A new antibiotic class that works against multidrug-resistant bacteria has been discovered, offering new opportunities to tackle these dangerous microbes.
The macrocyclic peptide zosurabalpin showed promising antibacterial activity against Carbapenem-resistant Acinetobacter baumannii (CRAB), according to two papers published in the journal Nature.
The Gram-negative bacteria is deemed an urgent threat by the U.S. Centers for Disease Control and Prevention and has also been classified as a priority 1 critical pathogen by the World Health Organization.

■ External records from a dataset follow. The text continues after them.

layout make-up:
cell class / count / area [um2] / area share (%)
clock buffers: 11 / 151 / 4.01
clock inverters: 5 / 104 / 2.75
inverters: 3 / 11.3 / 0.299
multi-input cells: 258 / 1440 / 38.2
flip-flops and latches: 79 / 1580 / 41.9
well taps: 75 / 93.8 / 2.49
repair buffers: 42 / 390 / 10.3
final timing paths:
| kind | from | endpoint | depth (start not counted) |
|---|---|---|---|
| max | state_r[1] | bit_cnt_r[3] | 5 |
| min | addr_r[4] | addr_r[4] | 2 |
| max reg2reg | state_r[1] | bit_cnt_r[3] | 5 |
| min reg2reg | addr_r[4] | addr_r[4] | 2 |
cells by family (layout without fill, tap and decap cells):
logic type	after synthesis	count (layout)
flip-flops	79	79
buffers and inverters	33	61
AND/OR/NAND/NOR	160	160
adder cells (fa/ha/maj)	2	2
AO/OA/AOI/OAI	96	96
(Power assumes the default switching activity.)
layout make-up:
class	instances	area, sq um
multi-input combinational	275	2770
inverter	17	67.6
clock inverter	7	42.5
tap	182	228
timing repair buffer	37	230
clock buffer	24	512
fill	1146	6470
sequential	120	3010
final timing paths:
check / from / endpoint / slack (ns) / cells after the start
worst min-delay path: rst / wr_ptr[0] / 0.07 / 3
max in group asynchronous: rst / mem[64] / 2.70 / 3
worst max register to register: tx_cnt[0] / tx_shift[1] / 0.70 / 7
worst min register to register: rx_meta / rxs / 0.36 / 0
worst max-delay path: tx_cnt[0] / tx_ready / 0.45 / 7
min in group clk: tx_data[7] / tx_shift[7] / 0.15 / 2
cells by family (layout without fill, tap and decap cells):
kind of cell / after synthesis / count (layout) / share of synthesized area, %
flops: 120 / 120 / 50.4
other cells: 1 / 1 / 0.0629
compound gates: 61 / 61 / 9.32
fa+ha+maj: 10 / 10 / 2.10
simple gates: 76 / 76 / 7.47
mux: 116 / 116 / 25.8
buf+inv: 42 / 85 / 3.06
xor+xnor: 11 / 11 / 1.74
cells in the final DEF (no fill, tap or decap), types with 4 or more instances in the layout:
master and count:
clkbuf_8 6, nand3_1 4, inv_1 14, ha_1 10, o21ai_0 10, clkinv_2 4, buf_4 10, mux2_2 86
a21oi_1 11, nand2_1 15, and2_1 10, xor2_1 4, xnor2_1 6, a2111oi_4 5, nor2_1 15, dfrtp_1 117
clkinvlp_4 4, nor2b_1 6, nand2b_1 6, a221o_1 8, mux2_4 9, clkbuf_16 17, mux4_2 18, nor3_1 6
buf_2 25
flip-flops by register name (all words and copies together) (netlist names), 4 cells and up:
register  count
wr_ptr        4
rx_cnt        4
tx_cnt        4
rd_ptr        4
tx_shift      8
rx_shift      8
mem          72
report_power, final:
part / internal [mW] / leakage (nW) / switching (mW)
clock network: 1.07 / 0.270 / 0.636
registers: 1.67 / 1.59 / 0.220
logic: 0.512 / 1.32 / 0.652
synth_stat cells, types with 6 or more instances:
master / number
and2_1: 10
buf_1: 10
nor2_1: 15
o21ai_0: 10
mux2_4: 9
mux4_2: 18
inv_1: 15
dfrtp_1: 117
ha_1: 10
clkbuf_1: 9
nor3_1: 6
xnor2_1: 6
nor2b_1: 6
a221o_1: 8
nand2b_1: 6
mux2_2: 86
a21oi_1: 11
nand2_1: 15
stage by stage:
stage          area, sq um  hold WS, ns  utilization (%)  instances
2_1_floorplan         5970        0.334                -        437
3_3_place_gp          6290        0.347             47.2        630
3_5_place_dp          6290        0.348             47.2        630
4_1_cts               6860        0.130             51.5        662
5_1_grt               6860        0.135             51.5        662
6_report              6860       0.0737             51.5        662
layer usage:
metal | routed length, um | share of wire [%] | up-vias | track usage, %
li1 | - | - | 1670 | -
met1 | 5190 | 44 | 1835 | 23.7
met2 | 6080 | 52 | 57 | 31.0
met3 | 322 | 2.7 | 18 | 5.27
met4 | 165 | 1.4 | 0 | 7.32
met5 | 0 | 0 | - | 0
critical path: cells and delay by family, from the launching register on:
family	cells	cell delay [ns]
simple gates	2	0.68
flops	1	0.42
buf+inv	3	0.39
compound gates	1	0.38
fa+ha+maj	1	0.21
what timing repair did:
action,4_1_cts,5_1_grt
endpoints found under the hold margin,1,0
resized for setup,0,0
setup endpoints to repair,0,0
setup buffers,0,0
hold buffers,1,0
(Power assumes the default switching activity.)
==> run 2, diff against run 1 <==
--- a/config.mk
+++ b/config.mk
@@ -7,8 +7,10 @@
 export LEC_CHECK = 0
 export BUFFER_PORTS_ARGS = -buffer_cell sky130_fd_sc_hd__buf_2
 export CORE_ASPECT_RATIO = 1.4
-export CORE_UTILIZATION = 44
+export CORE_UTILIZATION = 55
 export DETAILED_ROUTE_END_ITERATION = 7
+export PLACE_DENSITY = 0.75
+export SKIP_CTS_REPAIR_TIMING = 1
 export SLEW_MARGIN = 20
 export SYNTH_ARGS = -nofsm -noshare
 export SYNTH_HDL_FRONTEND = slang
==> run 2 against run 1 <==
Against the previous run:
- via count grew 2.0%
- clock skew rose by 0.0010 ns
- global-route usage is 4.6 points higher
**config.mk**
```make
export PLATFORM = sky130hd
export DESIGN_NAME = mod_divisor_quinto
export DESIGN_NICKNAME = d
export VERILOG_FILES = /design/src/rtl/mod_divisor_quinto.sv
export SDC_FILE = /design/constraint.sdc
export NUM_CORES = 1
export LEC_CHECK = 0
export ABC_CLOCK_PERIOD_IN_PS = 2000
export CAP_MARGIN = 30
export CORE_ASPECT_RATIO = 2
export CORE_MARGIN = 10
export CORE_UTILIZATION = 53
export CTS_CLUSTER_DIAMETER = 100
export DETAILED_ROUTE_END_ITERATION = 10
export PLACE_DENSITY_LB_ADDON = 0.1
export SLEW_MARGIN = 20
export SYNTH_ARGS = -nofsm -noshare
export SYNTH_HDL_FRONTEND = slang
export SYNTH_SLANG_ARGS = --single-unit
export TNS_END_PERCENT = 5
```
**constraint.sdc**
```tcl
create_clock -name CLK -period 2 [get_ports CLK]
set_clock_uncertainty 0.05 [all_clocks]
set_input_delay 0.2 -clock CLK [delete_from_list [all_inputs] [get_ports CLK]]
set_output_delay 0.2 -clock CLK [all_outputs]
set_load 0.005 [all_outputs]
```
**src/rtl/mod_divisor_quinto.sv**
```systemverilog
// mod_divisor_quinto: sequential signed divide-by-5 (9-bit dividend, 6-bit quotient); define MOD_DIVISOR_QUINTO_SAT_EN to saturate F on overflow
module mod_divisor_quinto (
  input  logic       CLK,
  input  logic       RST,
  input  logic       START,
  input  logic [8:0] A,
  output logic [5:0] F,
  output logic [2:0] R,
  output logic       OF,
  output logic       BUSY,
  output logic       DONE
);
  typedef enum logic [1:0] {S_IDLE, S_DIV, S_FIX, S_DONE} state_t;
  state_t      state_q, state_d;
  logic [8:0]  dvd_q, dvd_d;
  logic [8:0]  quo_q, quo_d;
  logic [2:0]  rem_q, rem_d;
  logic        neg_q, neg_d;
  logic [3:0]  cnt_q, cnt_d;
  logic [5:0]  f_q, f_d;
  logic [2:0]  r_q, r_d;
  logic        of_q, of_d;
  logic [8:0]  abs_a;
  logic [3:0]  rem_sh;
  logic        ge5;
  logic [2:0]  rem_nx;
  logic        of_fix;
  logic [5:0]  q_wrap;
  logic [5:0]  f_fix;
  // Two's complement magnitude; 9 bits unsigned holds |-256| = 256
  assign abs_a  = A[8] ? ~A + 9'd1 : A;
  assign rem_sh = {rem_q, dvd_q[8]};
  assign ge5    = rem_sh >= 4'd5;
  assign rem_nx = ge5 ? 3'(rem_sh - 4'd5) : rem_sh[2:0];
  // Negative quotients may reach -32, positive ones only 31
  assign of_fix = neg_q ? (quo_q > 9'd32) : (quo_q > 9'd31);
  assign q_wrap = neg_q ? ~quo_q[5:0] + 6'd1 : quo_q[5:0];
`ifdef MOD_DIVISOR_QUINTO_SAT_EN
  assign f_fix  = of_fix ? (neg_q ? 6'b100000 : 6'b011111) : q_wrap;
`else
  assign f_fix  = q_wrap;
`endif
  assign F    = f_q;
  assign R    = r_q;
  assign OF   = of_q;
  assign BUSY = (state_q == S_DIV) || (state_q == S_FIX);
  assign DONE = state_q == S_DONE;
  // Next-state and datapath: accept, nine restoring iterations, sign fix-up
  always_comb begin
    state_d = state_q;
    dvd_d   = dvd_q;
    quo_d   = quo_q;
    rem_d   = rem_q;
    neg_d   = neg_q;
    cnt_d   = cnt_q;
    f_d     = f_q;
    r_d     = r_q;
    of_d    = of_q;
    case (state_q)
      S_IDLE, S_DONE: begin
        state_d = START ? S_DIV : S_IDLE;
        if (START) begin
          dvd_d = abs_a;
          neg_d = A[8];
          quo_d = '0;
          rem_d = '0;
          cnt_d = '0;
        end
      end
      S_DIV: begin
        dvd_d   = {dvd_q[7:0], 1'b0};
        quo_d   = {quo_q[7:0], ge5};
        rem_d   = rem_nx;
        cnt_d   = cnt_q + 4'd1;
        state_d = (cnt_q == 4'd8) ? S_FIX : S_DIV;
      end
      S_FIX: begin
        f_d     = f_fix;
        r_d     = rem_q;
        of_d    = of_fix;
        state_d = S_DONE;
      end
      default: state_d = S_IDLE;
    endcase
  end
  // State and result registers; reset aborts any division in flight
  always_ff @(posedge CLK or posedge RST) begin
    if (RST) begin
      state_q <= S_IDLE;
      dvd_q   <= '0;
      quo_q   <= '0;
      rem_q   <= '0;
      neg_q   <= 1'b0;
      cnt_q   <= '0;
      f_q     <= '0;
      r_q     <= '0;
      of_q    <= 1'b0;
    end else begin
      state_q <= state_d;
      dvd_q   <= dvd_d;
      quo_q   <= quo_d;
      rem_q   <= rem_d;
      neg_q   <= neg_d;
      cnt_q   <= cnt_d;
      f_q     <= f_d;
      r_q     <= r_d;
      of_q    <= of_d;
    end
  end
endmodule
```
==> qor.yml <==
status:
  status: "completed"
clock_network:
  cts_sinks: 38
  cts_tree: "yes"
  path_clk_slew_ps: 70
  postCtsSetupRepairBufs: 0
  root_buffer: "clkbuf_8"
  insertion_delay_ps: 280
  clock_path_buffers: 2
  cts_buffers: 5
  htree_levels: 2
die:
  die_h_um: 108
  die_w_um: 63.8
  rows: 31
  initial_core_util_pct: 55.7
  fp.dieArea_sq_mm: 0.00685
  core_area_sq_mm: 0.00365
  io-pin-count: 24
layout:
  areaGrowthSynthToFinish_pct: 21.3
  stdcell_count: 292
  n_antenna_cell: 0
  fin_area_sq_mm: 0.00246
  nets: 264
  layout-drive-gt1-share_pct: 12.3
  fillers: 321
placed_design:
  post_dp_cell_area_sq_mm: 0.00237
  io_buffers: 23
  dp.cells: 284
  dp_hpwl_um: 3520
  gp_congestion: 0.827
yosys:
  synth_top_area_cell: "dfrtp_1"
  synth-simple-area-share_pct: 16.6
  yosys.cell_count.top_type: "dfrtp_1"
  ys_warn_count: 0
  synth_adder_area_share_pct: 6.17
  synth_compound_area_share_pct: 14.2
  synth_xor_area_share_pct: 4.32
  synth_area_sq_mm: 0.00203
  ys_types: 37
  ys_top_cells_by_count: "dfrtp_1 (38), nand2_1 (25), o21ai_0 (16), inv_1 (14)"
  synth_mux_area_share_pct: 6.84
  synth_top_family_by_area: "simple AND/OR/NAND/NOR gates"
  ys_seq_area_share_pct: 46.9
  async_flop_share_pct: 100
  yosys_most_used_dff: "dfrtp_1"
  synth_top_area_share_pct: 46.9
  synth_nets: 233
  synth_area_per_cell_sq_um: 9.62
  ys_ff_latch: 38
  synth_edf_count: 0
  ys_top_cells_by_area: "dfrtp_1 (47%), ha_1 (6.2%), nand2_1 (4.6%)"
  syn_inst: 211
power_and_ir_drop:
  power.total_mw: 3.41
  peakVddDrop_v: 0.000892
  p_leak_nw: 1.14
  power.density_mw_per_mm2: 1390
worst_setup_path:
  cp-start-kind: "register"
  path_class: "reg2out"
  cp.arrival_ps: 1670
  end_kind: "primary output"
  crit_fanout: 7
  crit_required_ps: 1750
sta:
  finalSetupViolCount: 0
  relSlewSlack_pct: 67.7
  worstMarginPinSlew_ps: 485
  fmax_mhz: 521
  hold_viol_final: 0
  slew_violations: 0
  fin_crit_sh_pct: 96.0
  tns_ps: 0
  rsz0062_at_grt: "false"
  min_period_ps: 1920
global_route:
  grt_pass1_wl_um: 7940
  overflow: 0
  antenna_found_initial: 0
  grt_max_degree: 39
  grt_pass1_vias: 1773
  grt_util_all_layers_pct: 13.9
drt:
  viasPerCell: 5.56
  drc_errors: 0
  firstDrtPassIters: 4
  num_vias: 1624
  wire_per_inst_um: 15.3
  drtIter0Drc: 38
  finalWirelength_um: 4460
  ant_nets: 0
min_path:
  hold_class: "in2async"
flow_run:
  drv_cap: 0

“The new molecule overcomes the existing drug-resistance mechanisms that the currently available antibiotics are failing to address,” said Kenneth Bradley, global head of infectious disease discovery at Roche pharma research & early development, which worked with Harvard researchers to establish the mechanism of action for the compound.
“With this significant breakthrough, zosurabalpin has the potential to address a major unmet need in the fight against antimicrobial resistance.”
Gram-negative bacteria are particularly difficult to kill because they are encased in both inner and outer membranes that are challenging for most antibiotics to cross. The cytoplasmic membrane is surrounded by an outer membrane containing lipopolysaccharide (LPS), which blocks the entry of most antibiotics.
Zosurabalpin traps this LPS during its transport to the outer membrane by inhibiting a complex of proteins called the LptB2FGC complex.
Specifically, the clinical candidate binds to both LPS and a transport complex that facilitates movement to its destination. The LPS transport complex is trapped in a substrate-bound state, which leaves it unable to move LPS and results in death of the bacterium.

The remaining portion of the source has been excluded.